Saved entries

==*==

[config.mk]
export PLATFORM = sky130hd
export DESIGN_NAME = seq_game_ctrl
export DESIGN_NICKNAME = d
export VERILOG_FILES = /design/src/rtl/seq_game_ctrl.sv
export SDC_FILE = /design/constraint.sdc
export NUM_CORES = 1
export LEC_CHECK = 0
export CAP_MARGIN = 30
export CORE_ASPECT_RATIO = 1.25
export CORE_UTILIZATION = 30
export DETAILED_ROUTE_END_ITERATION = 12
export HOLD_SLACK_MARGIN = 0.03
export SYNTH_ARGS = -nofsm -noshare
export SYNTH_HDL_FRONTEND = slang
export SYNTH_SLANG_ARGS = --single-unit
[constraint.sdc]
create_clock -name clk -period 4.69 [get_ports clk]
set_input_delay 0.469 -clock clk [delete_from_list [all_inputs] [get_ports clk]]
set_output_delay 0.469 -clock clk [all_outputs]
set_load 0.05 [all_outputs]
## src/rtl/contador_pkg.sv

```systemverilog
// Shared types and constants for the contador_regresivo down-counter/timer.
package contador_pkg;

  typedef enum logic [1:0] {
    IDLE = 2'b00,
    RUN  = 2'b01,
    DONE = 2'b10
  } state_t;

  localparam int unsigned WIDTH_DEF = 3;

endpackage

```

## src/rtl/contador_regresivo.sv

```systemverilog
// Loadable down-counter/timer with a one-cycle terminal-count pulse.
// Optional feature: define CONTADOR_AUTO_RELOAD_EN to restart automatically
// from the last loaded value after each terminal count.
module contador_regresivo
  import contador_pkg::*;
#(
  parameter int unsigned WIDTH = WIDTH_DEF
) (
  input  logic             clk,
  input  logic             reset,
  input  logic             load,
  input  logic [WIDTH-1:0] load_value,
  input  logic             enable,
  output logic [WIDTH-1:0] count,
  output logic             busy,
  output logic             done,
  output logic             zero
);

  state_t           state, state_nxt;
  logic [WIDTH-1:0] count_q, count_nxt;

`ifdef CONTADOR_AUTO_RELOAD_EN
  logic [WIDTH-1:0] reload_q, reload_nxt;

  // Reload register: remembers the value of the last accepted load
  always_ff @(posedge clk or posedge reset) begin
    if (reset) reload_q <= '0;
    else       reload_q <= reload_nxt;
  end
`endif

  // State and count registers
  always_ff @(posedge clk or posedge reset) begin
    if (reset) begin
      state   <= IDLE;
      count_q <= '0;
    end else begin
      state   <= state_nxt;
      count_q <= count_nxt;
    end
  end

  // Next-state and next-count logic; load overrides everything else
  always_comb begin
    state_nxt  = state;
    count_nxt  = count_q;
`ifdef CONTADOR_AUTO_RELOAD_EN
    reload_nxt = reload_q;
`endif
    if (load) begin
      count_nxt = load_value;
      state_nxt = (load_value != '0) ? RUN : DONE;
`ifdef CONTADOR_AUTO_RELOAD_EN
      reload_nxt = load_value;
`endif
    end else begin
      case (state)
        RUN: begin
          if (enable) begin
            if (count_q > WIDTH'(1)) begin
              count_nxt = count_q - WIDTH'(1);
            end else begin
              count_nxt = '0;
              state_nxt = DONE;
            end
          end
        end
        DONE: begin
`ifdef CONTADOR_AUTO_RELOAD_EN
          if (reload_q != '0) begin
            count_nxt = reload_q;
            state_nxt = RUN;
          end else begin
            count_nxt = '0;
            state_nxt = IDLE;
          end
`else
          count_nxt = '0;
          state_nxt = IDLE;
`endif
        end
        default: begin
          state_nxt = IDLE;
        end
      endcase
    end
  end

  // Output decode from registered state and count
  always_comb begin
    count = count_q;
    busy  = (state == RUN);
    done  = (state == DONE);
    zero  = (count_q == '0);
  end

endmodule
```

==*==

* _Task item_: Once more, write out all the data above exactly as given.

* _Solution to the problem_:
[config.mk]
export PLATFORM = sky130hd
export DESIGN_NAME = seq_game_ctrl
export DESIGN_NICKNAME = d
export VERILOG_FILES = /design/src/rtl/seq_game_ctrl.sv
export SDC_FILE = /design/constraint.sdc
export NUM_CORES = 1
export LEC_CHECK = 0
export CAP_MARGIN = 30
export CORE_ASPECT_RATIO = 1.25
export CORE_UTILIZATION = 30
export DETAILED_ROUTE_END_ITERATION = 12
export HOLD_SLACK_MARGIN = 0.03
export SYNTH_ARGS = -nofsm -noshare
export SYNTH_HDL_FRONTEND = slang
export SYNTH_SLANG_ARGS = --single-unit
[constraint.sdc]
create_clock -name clk -period 4.69 [get_ports clk]
set_input_delay 0.469 -clock clk [delete_from_list [all_inputs] [get_ports clk]]
set_output_delay 0.469 -clock clk [all_outputs]
set_load 0.05 [all_outputs]
## src/rtl/contador_pkg.sv

```systemverilog
// Shared types and constants for the contador_regresivo down-counter/timer.
package contador_pkg;

  typedef enum logic [1:0] {
    IDLE = 2'b00,
    RUN  = 2'b01,
    DONE = 2'b10
  } state_t;

  localparam int unsigned WIDTH_DEF = 3;

endpackage

```

## src/rtl/contador_regresivo.sv

```systemverilog
// Loadable down-counter/timer with a one-cycle terminal-count pulse.
// Optional feature: define CONTADOR_AUTO_RELOAD_EN to restart automatically
// from the last loaded value after each terminal count.
module contador_regresivo
  import contador_pkg::*;
#(
  parameter int unsigned WIDTH = WIDTH_DEF
) (
  input  logic             clk,
  input  logic             reset,
  input  logic             load,
  input  logic [WIDTH-1:0] load_value,
  input  logic             enable,
  output logic [WIDTH-1:0] count,
  output logic             busy,
  output logic             done,
  output logic             zero
);

  state_t           state, state_nxt;
  logic [WIDTH-1:0] count_q, count_nxt;

`ifdef CONTADOR_AUTO_RELOAD_EN
  logic [WIDTH-1:0] reload_q, reload_nxt;

  // Reload register: remembers the value of the last accepted load
  always_ff @(posedge clk or posedge reset) begin
    if (reset) reload_q <= '0;
    else       reload_q <= reload_nxt;
  end
`endif

  // State and count registers
  always_ff @(posedge clk or posedge reset) begin
    if (reset) begin
      state   <= IDLE;
      count_q <= '0;
    end else begin
      state   <= state_nxt;
      count_q <= count_nxt;
    end
  end

  // Next-state and next-count logic; load overrides everything else
  always_comb begin
    state_nxt  = state;
    count_nxt  = count_q;
`ifdef CONTADOR_AUTO_RELOAD_EN
    reload_nxt = reload_q;
`endif
    if (load) begin
      count_nxt = load_value;
      state_nxt = (load_value != '0) ? RUN : DONE;
`ifdef CONTADOR_AUTO_RELOAD_EN
      reload_nxt = load_value;
`endif
    end else begin
      case (state)
        RUN: begin
          if (enable) begin
            if (count_q > WIDTH'(1)) begin
              count_nxt = count_q - WIDTH'(1);
            end else begin
              count_nxt = '0;
              state_nxt = DONE;
            end
          end
        end
        DONE: begin
`ifdef CONTADOR_AUTO_RELOAD_EN
          if (reload_q != '0) begin
            count_nxt = reload_q;
            state_nxt = RUN;
          end else begin
            count_nxt = '0;
            state_nxt = IDLE;
          end
`else
          count_nxt = '0;
          state_nxt = IDLE;
`endif
        end
        default: begin
          state_nxt = IDLE;
        end
      endcase
    end
  end

  // Output decode from registered state and count
  always_comb begin
    count = count_q;
    busy  = (state == RUN);
    done  = (state == DONE);
    zero  = (count_q == '0);
  end

endmodule
```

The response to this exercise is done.